It is proposed that the Directed Share Issues be approved at a subscription price of SEK 0.24 per share, which corresponds to a discount of approximately 5.9 per cent relative to the closing price on 20 March 2026. The proposed subscription price has been determined, in consultation with financial advisers, through arm’s-length negotiations with external investors; consequently, it is the Board’s assessment that the subscription price is in line with market conditions.

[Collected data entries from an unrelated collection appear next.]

==> config.mk <==
export PLATFORM = sky130hd
export DESIGN_NAME = ul_long_scrambler
export DESIGN_NICKNAME = d
export VERILOG_FILES = /design/src/rtl/ul_long_scrambler.sv
export SDC_FILE = /design/constraint.sdc
export NUM_CORES = 1
export LEC_CHECK = 0
export BUFFER_PORTS_ARGS = -buffer_cell sky130_fd_sc_hd__buf_2
export CORE_ASPECT_RATIO = 1.4
export CORE_MARGIN = 2
export CORE_UTILIZATION = 55
export DETAILED_ROUTE_END_ITERATION = 8
export PLACE_DENSITY = 0.7
export SLEW_MARGIN = 0
export SYNTH_ARGS = -nofsm -noshare
export SYNTH_HDL_FRONTEND = slang
export SYNTH_SLANG_ARGS = --single-unit
==> constraint.sdc <==
create_clock -name clk -period 2 [get_ports clk]
set_clock_uncertainty 0.1 [all_clocks]
set_input_delay 0.1 -clock clk [delete_from_list [all_inputs] [get_ports clk]]
set_output_delay 0.1 -clock clk [all_outputs]
set_load 0.005 [all_outputs]
File: src/rtl/bsl_rate_div.sv
module bsl_rate_div #(
  parameter int unsigned RATE_W = 16
) (
  input  logic              clk_i,
  input  logic              rst_ni,
  input  logic              run_i,
  input  logic [RATE_W-1:0] preset_i,
  output logic              strobe_o,
  output logic              sclk_o
);
  logic [RATE_W-1:0] cnt_q, cnt_d;
  logic              sclk_q, sclk_d;

  assign strobe_o = run_i && (cnt_q == '0);
  assign sclk_o   = sclk_q;

  always_comb begin
    cnt_d  = cnt_q;
    sclk_d = sclk_q;
    if (!run_i) begin
      cnt_d  = preset_i;
      sclk_d = 1'b0;
    end else if (strobe_o) begin
      cnt_d  = preset_i;
      sclk_d = ~sclk_q;
    end else begin
      cnt_d  = cnt_q - 1'b1;
    end
  end

  always_ff @(posedge clk_i or negedge rst_ni) begin
    if (!rst_ni) begin
      cnt_q  <= '0;
      sclk_q <= 1'b0;
    end else begin
      cnt_q  <= cnt_d;
      sclk_q <= sclk_d;
    end
  end

  // no back-to-back events unless the prescale is zero
  assert_event_gap_R2: assert property (@(posedge clk_i) disable iff (!rst_ni)
    ($past(strobe_o) && run_i && $past(run_i) && $past(preset_i) != '0) |-> !strobe_o);
  // divided clock changes exactly after shift events
  assert_sclk_follows_R2: assert property (@(posedge clk_i) disable iff (!rst_ni)
    (run_i && $past(run_i)) |-> ((sclk_o != $past(sclk_o)) == $past(strobe_o)));
endmodule
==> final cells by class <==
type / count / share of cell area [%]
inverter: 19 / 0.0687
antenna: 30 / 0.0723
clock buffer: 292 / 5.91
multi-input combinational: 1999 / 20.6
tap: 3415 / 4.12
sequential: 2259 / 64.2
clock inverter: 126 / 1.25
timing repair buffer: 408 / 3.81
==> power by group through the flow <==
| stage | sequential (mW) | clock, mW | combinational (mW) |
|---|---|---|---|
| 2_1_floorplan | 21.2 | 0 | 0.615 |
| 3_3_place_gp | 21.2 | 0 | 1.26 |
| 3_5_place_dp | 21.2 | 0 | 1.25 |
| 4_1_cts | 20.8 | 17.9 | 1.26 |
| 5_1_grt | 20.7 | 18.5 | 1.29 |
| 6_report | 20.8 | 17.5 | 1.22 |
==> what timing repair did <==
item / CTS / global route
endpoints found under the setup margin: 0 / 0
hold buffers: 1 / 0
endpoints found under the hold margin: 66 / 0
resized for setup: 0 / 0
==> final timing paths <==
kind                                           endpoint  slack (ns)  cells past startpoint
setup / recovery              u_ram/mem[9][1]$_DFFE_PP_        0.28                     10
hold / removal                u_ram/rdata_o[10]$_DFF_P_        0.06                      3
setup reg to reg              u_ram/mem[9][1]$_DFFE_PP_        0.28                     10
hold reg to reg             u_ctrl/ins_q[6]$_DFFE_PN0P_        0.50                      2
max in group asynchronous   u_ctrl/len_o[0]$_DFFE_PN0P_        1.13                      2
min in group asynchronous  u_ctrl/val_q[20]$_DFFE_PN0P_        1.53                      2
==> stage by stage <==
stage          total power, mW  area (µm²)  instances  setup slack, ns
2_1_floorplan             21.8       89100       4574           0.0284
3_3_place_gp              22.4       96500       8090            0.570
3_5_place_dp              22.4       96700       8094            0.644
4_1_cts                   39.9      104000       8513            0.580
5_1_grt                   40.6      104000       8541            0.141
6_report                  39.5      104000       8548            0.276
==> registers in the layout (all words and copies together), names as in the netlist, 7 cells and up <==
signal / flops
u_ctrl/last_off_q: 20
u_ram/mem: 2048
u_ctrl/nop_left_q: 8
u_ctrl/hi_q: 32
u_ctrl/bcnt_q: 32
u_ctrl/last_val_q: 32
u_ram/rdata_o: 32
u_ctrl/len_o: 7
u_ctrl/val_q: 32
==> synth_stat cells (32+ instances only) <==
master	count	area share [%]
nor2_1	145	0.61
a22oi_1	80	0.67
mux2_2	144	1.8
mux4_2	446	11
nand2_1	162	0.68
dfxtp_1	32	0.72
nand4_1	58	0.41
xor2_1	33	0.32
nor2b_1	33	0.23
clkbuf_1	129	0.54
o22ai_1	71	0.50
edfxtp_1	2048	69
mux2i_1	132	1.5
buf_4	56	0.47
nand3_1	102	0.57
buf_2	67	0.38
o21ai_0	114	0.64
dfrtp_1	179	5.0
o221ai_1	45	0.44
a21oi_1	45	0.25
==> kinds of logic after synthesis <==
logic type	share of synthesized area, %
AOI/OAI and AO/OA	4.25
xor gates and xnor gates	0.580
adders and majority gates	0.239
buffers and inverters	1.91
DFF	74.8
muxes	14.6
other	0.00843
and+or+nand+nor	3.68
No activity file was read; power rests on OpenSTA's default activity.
`src/rtl/usb_pipe_stat_pkg.sv`:
```
// Shared constants for the pipe status block: flag count and bit positions.
package usb_pipe_stat_pkg;
    localparam int NUM_FLAGS = 5;
    localparam int FLG_SHORT = 0;
    localparam int FLG_STALL = 1;
    localparam int FLG_CRC   = 2;
    localparam int FLG_OVF   = 3;
    localparam int FLG_NAK   = 4;
endpackage

```
`src/rtl/pipe_bank_track.sv`:
```
// Tracks busy banks, the current bank and the data toggle for one pipe.
// Assumes fill and release strobes are single-cycle pulses. Capacity is
// taken from cfg_dual (1 or 2 banks). The configuration is held steady
// while traffic runs.
module pipe_bank_track (
    input  logic       clk,
    input  logic       rst_n,
    input  logic       cfg_dual,
    input  logic       cfg_dir_in,
    input  logic       fill_req,
    input  logic       free_req,
    input  logic       rx_toggle,
    output logic [1:0] busy_cnt,
    output logic       curr_bank,
    output logic       data_tog,
    output logic       busy_evt
);
    logic [1:0] cap;
    logic       free_ok;
    logic       fill_ok;
    logic       wr_idx;
    logic       tx_tog;
    logic [1:0] slot_tog;

    // Decide which strobes are accepted this cycle
    always_comb begin
        cap     = cfg_dual ? 2'd2 : 2'd1;
        free_ok = free_req && (busy_cnt != 2'd0);
        fill_ok = fill_req && ((busy_cnt < cap) || free_ok);
        wr_idx  = cfg_dual ? (curr_bank ^ busy_cnt[0]) : 1'b0;
    end

    // Busy-bank counter
    always_ff @(posedge clk) begin
        if (!rst_n)
            busy_cnt <= 2'd0;
        else
            busy_cnt <= busy_cnt + {1'b0, fill_ok} - {1'b0, free_ok};
    end

    // Current bank pointer: alternates only in dual-bank mode
    always_ff @(posedge clk) begin
        if (!rst_n || !cfg_dual)
            curr_bank <= 1'b0;
        else if (free_ok)
            curr_bank <= ~curr_bank;
    end

    // OUT toggle: flips after each bank that has been sent
    always_ff @(posedge clk) begin
        if (!rst_n)
            tx_tog <= 1'b0;
        else if (!cfg_dir_in && free_ok)
            tx_tog <= ~tx_tog;
    end

    // IN toggles: one stored per bank slot
    for (genvar s = 0; s < 2; s++) begin : g_slot
        always_ff @(posedge clk) begin
            if (!rst_n)
                slot_tog[s] <= 1'b0;
            else if (cfg_dir_in && fill_ok && (wr_idx == s[0]))
                slot_tog[s] <= rx_toggle;
        end
    end

    // Report toggle and busy-bank condition per direction
    always_comb begin
        data_tog = cfg_dir_in ? slot_tog[curr_bank] : tx_tog;
        busy_evt = cfg_dir_in ? (busy_cnt == 2'd0) : (busy_cnt == cap);
    end

    AST_CNT_LEGAL: assert property (@(posedge clk) disable iff (!rst_n)
        busy_cnt != 2'd3);
    AST_FILL_FROM_EMPTY: assert property (@(posedge clk) disable iff (!rst_n)
        (fill_req && busy_cnt == 2'd0) |=> busy_cnt == 2'd1);
    AST_SINGLE_BANK0: assert property (@(posedge clk) disable iff (!rst_n)
        (!cfg_dual && $past(!cfg_dual)) |-> !curr_bank);
endmodule

```
`src/rtl/pipe_event_decode.sv`:
```
// Turns transaction strobes into per-flag set pulses and a freeze request.
// Purely combinational. Received-packet checks apply only to IN pipes.
// STALL applies only to pipes that are not isochronous, and CRC errors
// only to isochronous pipes.
module pipe_event_decode
    import usb_pipe_stat_pkg::*;
#(
    parameter int LEN_W = 11
) (
    input  logic                 cfg_dir_in,
    input  logic                 cfg_iso,
    input  logic [LEN_W-1:0]     cfg_max_len,
    input  logic                 rx_valid,
    input  logic [LEN_W-1:0]     rx_len,
    input  logic                 hs_stall,
    input  logic                 hs_nak,
    input  logic                 crc_err,
    output logic [NUM_FLAGS-1:0] set_vec,
    output logic                 freeze_req
);
    logic rx_in;

    // Map each event to its flag bit
    always_comb begin
        rx_in              = rx_valid && cfg_dir_in;
        set_vec            = '0;
        set_vec[FLG_SHORT] = rx_in && (rx_len < cfg_max_len);
        set_vec[FLG_OVF]   = rx_in && (rx_len > cfg_max_len);
        set_vec[FLG_STALL] = hs_stall && !cfg_iso;
        set_vec[FLG_CRC]   = crc_err && cfg_iso;
        set_vec[FLG_NAK]   = hs_nak;
        freeze_req         = hs_stall && !cfg_iso;
    end
endmodule

```
`src/rtl/pipe_event_flags.sv`:
```
// Bank of sticky event flags, one register per flag built by generate.
// Set has priority over a clear that arrives in the same cycle.
module pipe_event_flags #(
    parameter int N = 5
) (
    input  logic         clk,
    input  logic         rst_n,
    input  logic [N-1:0] set_vec,
    input  logic [N-1:0] clr_vec,
    output logic [N-1:0] flag_q
);
    for (genvar i = 0; i < N; i++) begin : g_flag
        // One sticky flag: set wins, write-one clears
        always_ff @(posedge clk) begin
            if (!rst_n)
                flag_q[i] <= 1'b0;
            else if (set_vec[i])
                flag_q[i] <= 1'b1;
            else if (clr_vec[i])
                flag_q[i] <= 1'b0;
        end

        AST_FLAG_STICKY: assert property (@(posedge clk) disable iff (!rst_n)
            (flag_q[i] && !clr_vec[i]) |=> flag_q[i]);
        AST_FLAG_SET: assert property (@(posedge clk) disable iff (!rst_n)
            set_vec[i] |=> flag_q[i]);
    end
endmodule

```
`src/rtl/usb_pipe_status.sv`:
```
// Status and interrupt logic for one USB host pipe with one or two banks.
// Takes transaction-level pulses from the serial engine and from software.
// Produces the bank status, sticky flags, a masked interrupt and a freeze.
// Register decoding and packet storage sit outside this block.
module usb_pipe_status
    import usb_pipe_stat_pkg::*;
#(
    parameter int LEN_W = 11
) (
    input  logic                 clk,
    input  logic                 rst_n,
    input  logic                 cfg_dual_bank,
    input  logic                 cfg_dir_in,
    input  logic                 cfg_iso,
    input  logic [LEN_W-1:0]     cfg_max_len,
    input  logic                 rx_valid,
    input  logic [LEN_W-1:0]     rx_len,
    input  logic                 rx_toggle,
    input  logic                 hs_stall,
    input  logic                 hs_nak,
    input  logic                 crc_err,
    input  logic                 sw_fill,
    input  logic                 bank_done,
    input  logic [NUM_FLAGS-1:0] flag_clr,
    input  logic [NUM_FLAGS-1:0] flag_en,
    input  logic                 busy_en,
    input  logic                 freeze_clr,
    output logic [1:0]           busy_cnt,
    output logic                 curr_bank,
    output logic                 data_toggle,
    output logic [NUM_FLAGS-1:0] flags,
    output logic                 busy_event,
    output logic                 pipe_irq,
    output logic                 pipe_frozen
);
    logic [NUM_FLAGS-1:0] set_vec;
    logic                 freeze_req;
    logic                 fill_req;

    // Fill source depends on direction: device data on IN, software on OUT
    always_comb fill_req = cfg_dir_in ? rx_valid : sw_fill;

    pipe_bank_track u_bank (
        .clk        (clk),
        .rst_n      (rst_n),
        .cfg_dual   (cfg_dual_bank),
        .cfg_dir_in (cfg_dir_in),
        .fill_req   (fill_req),
        .free_req   (bank_done),
        .rx_toggle  (rx_toggle),
        .busy_cnt   (busy_cnt),
        .curr_bank  (curr_bank),
        .data_tog   (data_toggle),
        .busy_evt   (busy_event)
    );

    pipe_event_decode #(.LEN_W(LEN_W)) u_dec (
        .cfg_dir_in  (cfg_dir_in),
        .cfg_iso     (cfg_iso),
        .cfg_max_len (cfg_max_len),
        .rx_valid    (rx_valid),
        .rx_len      (rx_len),
        .hs_stall    (hs_stall),
        .hs_nak      (hs_nak),
        .crc_err     (crc_err),
        .set_vec     (set_vec),
        .freeze_req  (freeze_req)
    );

    pipe_event_flags #(.N(NUM_FLAGS)) u_flags (
        .clk     (clk),
        .rst_n   (rst_n),
        .set_vec (set_vec),
        .clr_vec (flag_clr),
        .flag_q  (flags)
    );

    // Freeze: set by a STALL on a pipe that is not isochronous, held until released
    always_ff @(posedge clk) begin
        if (!rst_n)
            pipe_frozen <= 1'b0;
        else if (freeze_req)
            pipe_frozen <= 1'b1;
        else if (freeze_clr)
            pipe_frozen <= 1'b0;
    end

    // Masked interrupt from flags and busy-bank condition
    always_comb pipe_irq = (|(flags & flag_en)) || (busy_event && busy_en);

    AST_FRZ_HOLD: assert property (@(posedge clk) disable iff (!rst_n)
        (pipe_frozen && !freeze_clr) |=> pipe_frozen);
    AST_STALL_FREEZE: assert property (@(posedge clk) disable iff (!rst_n)
        (hs_stall && !cfg_iso) |=> (pipe_frozen && flags[FLG_STALL]));
    AST_CRC_ISO_ONLY: assert property (@(posedge clk) disable iff (!rst_n)
        $rose(flags[FLG_CRC]) |-> $past(cfg_iso && crc_err));
    AST_IRQ_SOURCE: assert property (@(posedge clk) disable iff (!rst_n)
        pipe_irq |-> ((|flags) || busy_event));
endmodule

```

Share capital, number of shares and dilution
The Directed Share Issues mean that the share capital may increase by a maximum of SEK 5,000,000, from SEK 13,860,809.82 to SEK 18,860,809.82, and that the number of shares may increase by a maximum of 250,000,000 shares, from 693,040,491 shares to 943,040,491 shares, which corresponds to a dilution of approximately 26.5 per cent of the total number of shares and votes in the Company following registration of the new shares with the Swedish Companies Registration Office.
Annual general meeting
It is proposed that the Directed Share Issues be resolved upon by the annual general meeting to be held on 24 April 2026. A notice convening the annual general meeting, containing the full proposals for resolutions, will be published in a separate press release on 24 March 2026.
Advisors
Redeye AB is acting as financial adviser and Moll Wendén Advokatbyrå AB as legal adviser to OXE Marine in connection with the Directed Share Issues. Aqurat Fondkommission AB is acting as the issuing agent in the Directed Share Issues.